▶ _Extracted data_:
**src/rtl/keypad_scan.sv**
```systemverilog
// 4x4 key matrix scanner with a per-key debounce. Rows are driven one at a time, and a row's columns are sampled after SCAN_DIV-1 settle cycles.
// Latency: a key flips one cycle after its DEBOUNCE_SCANS-th agreeing sample. There is no backpressure. Optional macro KEYPAD_REMAP_EN selects the COSMAC hex layout.
module keypad_scan #(
    parameter int SCAN_DIV       = 1000,
    parameter int DEBOUNCE_SCANS = 8
) (
    input  logic        i_clk,
    input  logic        i_reset,
    output logic [3:0]  o_row_n,
    input  logic [3:0]  i_col_n,
    output logic [15:0] o_keypad_matrix,
    output logic        o_any_key,
    output logic        o_frame_tick
);
    localparam int DW = (SCAN_DIV > 1) ? $clog2(SCAN_DIV) : 1;

    logic [DW-1:0] r_div_cnt;
    logic [1:0]    r_row;
    logic [3:0]    r_row_n;
    logic [3:0]    r_col_s1;
    logic [3:0]    r_col_s2;
    logic [15:0]   r_state;
    logic [7:0]    r_cnt [16];
    logic          r_any;
    logic          r_frame_tick;

    logic          w_sample;
    logic [3:0]    w_raw;
    logic [3:0]    w_key [4];

    // Physical position {row, col} to the key number that is stored in the debounce state.
    function automatic logic [3:0] f_key(input logic [3:0] pos);
`ifdef KEYPAD_REMAP_EN
        case (pos)
            4'd0:    return 4'h1;
            4'd1:    return 4'h2;
            4'd2:    return 4'h3;
            4'd3:    return 4'hC;
            4'd4:    return 4'h4;
            4'd5:    return 4'h5;
            4'd6:    return 4'h6;
            4'd7:    return 4'hD;
            4'd8:    return 4'h7;
            4'd9:    return 4'h8;
            4'd10:   return 4'h9;
            4'd11:   return 4'hE;
            4'd12:   return 4'hA;
            4'd13:   return 4'h0;
            4'd14:   return 4'hB;
            default: return 4'hF;
        endcase
`else
        return pos;
`endif
    endfunction

    assign w_sample = (r_div_cnt == DW'(SCAN_DIV - 1));
    assign w_raw    = ~r_col_s2;

    always_comb begin
        for (int c = 0; c < 4; c++) begin
            w_key[c] = f_key({r_row, 2'(c)});
        end
    end

    always_ff @(posedge i_clk or posedge i_reset) begin
        if (i_reset) begin
            r_div_cnt    <= '0;
            r_row        <= 2'd0;
            r_row_n      <= 4'b1110;
            r_col_s1     <= 4'b1111;
            r_col_s2     <= 4'b1111;
            r_frame_tick <= 1'b0;
        end else begin
            r_col_s1     <= i_col_n;
            r_col_s2     <= r_col_s1;
            r_frame_tick <= w_sample && (r_row == 2'd3);
            if (w_sample) begin
                r_div_cnt <= '0;
                r_row     <= r_row + 2'd1;
                r_row_n   <= {r_row_n[2:0], r_row_n[3]};
            end else begin
                r_div_cnt <= r_div_cnt + 1'b1;
            end
        end
    end

    // Only the four keys of the row being sampled are touched on a sample cycle.
    always_ff @(posedge i_clk or posedge i_reset) begin
        if (i_reset) begin
            r_state <= '0;
            r_any   <= 1'b0;
            for (int k = 0; k < 16; k++) begin
                r_cnt[k] <= 8'd0;
            end
        end else begin
            r_any <= |r_state;
            if (w_sample) begin
                for (int c = 0; c < 4; c++) begin
                    if (w_raw[c] == r_state[w_key[c]]) begin
                        r_cnt[w_key[c]] <= 8'd0;
                    end else if (r_cnt[w_key[c]] == 8'(DEBOUNCE_SCANS - 1)) begin
                        r_state[w_key[c]] <= w_raw[c];
                        r_cnt[w_key[c]]   <= 8'd0;
                    end else begin
                        r_cnt[w_key[c]] <= r_cnt[w_key[c]] + 8'd1;
                    end
                end
            end
        end
    end

    assign o_row_n         = r_row_n;
    assign o_keypad_matrix = r_state;
    assign o_any_key       = r_any;
    assign o_frame_tick    = r_frame_tick;
endmodule

```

▶ _Exercise requirements_: Transcribe every entry verbatim.

▶ _Result_:
**src/rtl/keypad_scan.sv**
```systemverilog
// 4x4 key matrix scanner with a per-key debounce. Rows are driven one at a time, and a row's columns are sampled after SCAN_DIV-1 settle cycles.
// Latency: a key flips one cycle after its DEBOUNCE_SCANS-th agreeing sample. There is no backpressure. Optional macro KEYPAD_REMAP_EN selects the COSMAC hex layout.
module keypad_scan #(
    parameter int SCAN_DIV       = 1000,
    parameter int DEBOUNCE_SCANS = 8
) (
    input  logic        i_clk,
    input  logic        i_reset,
    output logic [3:0]  o_row_n,
    input  logic [3:0]  i_col_n,
    output logic [15:0] o_keypad_matrix,
    output logic        o_any_key,
    output logic        o_frame_tick
);
    localparam int DW = (SCAN_DIV > 1) ? $clog2(SCAN_DIV) : 1;

    logic [DW-1:0] r_div_cnt;
    logic [1:0]    r_row;
    logic [3:0]    r_row_n;
    logic [3:0]    r_col_s1;
    logic [3:0]    r_col_s2;
    logic [15:0]   r_state;
    logic [7:0]    r_cnt [16];
    logic          r_any;
    logic          r_frame_tick;

    logic          w_sample;
    logic [3:0]    w_raw;
    logic [3:0]    w_key [4];

    // Physical position {row, col} to the key number that is stored in the debounce state.
    function automatic logic [3:0] f_key(input logic [3:0] pos);
`ifdef KEYPAD_REMAP_EN
        case (pos)
            4'd0:    return 4'h1;
            4'd1:    return 4'h2;
            4'd2:    return 4'h3;
            4'd3:    return 4'hC;
            4'd4:    return 4'h4;
            4'd5:    return 4'h5;
            4'd6:    return 4'h6;
            4'd7:    return 4'hD;
            4'd8:    return 4'h7;
            4'd9:    return 4'h8;
            4'd10:   return 4'h9;
            4'd11:   return 4'hE;
            4'd12:   return 4'hA;
            4'd13:   return 4'h0;
            4'd14:   return 4'hB;
            default: return 4'hF;
        endcase
`else
        return pos;
`endif
    endfunction

    assign w_sample = (r_div_cnt == DW'(SCAN_DIV - 1));
    assign w_raw    = ~r_col_s2;

    always_comb begin
        for (int c = 0; c < 4; c++) begin
            w_key[c] = f_key({r_row, 2'(c)});
        end
    end

    always_ff @(posedge i_clk or posedge i_reset) begin
        if (i_reset) begin
            r_div_cnt    <= '0;
            r_row        <= 2'd0;
            r_row_n      <= 4'b1110;
            r_col_s1     <= 4'b1111;
            r_col_s2     <= 4'b1111;
            r_frame_tick <= 1'b0;
        end else begin
            r_col_s1     <= i_col_n;
            r_col_s2     <= r_col_s1;
            r_frame_tick <= w_sample && (r_row == 2'd3);
            if (w_sample) begin
                r_div_cnt <= '0;
                r_row     <= r_row + 2'd1;
                r_row_n   <= {r_row_n[2:0], r_row_n[3]};
            end else begin
                r_div_cnt <= r_div_cnt + 1'b1;
            end
        end
    end

    // Only the four keys of the row being sampled are touched on a sample cycle.
    always_ff @(posedge i_clk or posedge i_reset) begin
        if (i_reset) begin
            r_state <= '0;
            r_any   <= 1'b0;
            for (int k = 0; k < 16; k++) begin
                r_cnt[k] <= 8'd0;
            end
        end else begin
            r_any <= |r_state;
            if (w_sample) begin
                for (int c = 0; c < 4; c++) begin
                    if (w_raw[c] == r_state[w_key[c]]) begin
                        r_cnt[w_key[c]] <= 8'd0;
                    end else if (r_cnt[w_key[c]] == 8'(DEBOUNCE_SCANS - 1)) begin
                        r_state[w_key[c]] <= w_raw[c];
                        r_cnt[w_key[c]]   <= 8'd0;
                    end else begin
                        r_cnt[w_key[c]] <= r_cnt[w_key[c]] + 8'd1;
                    end
                end
            end
        end
    end

    assign o_row_n         = r_row_n;
    assign o_keypad_matrix = r_state;
    assign o_any_key       = r_any;
    assign o_frame_tick    = r_frame_tick;
endmodule

```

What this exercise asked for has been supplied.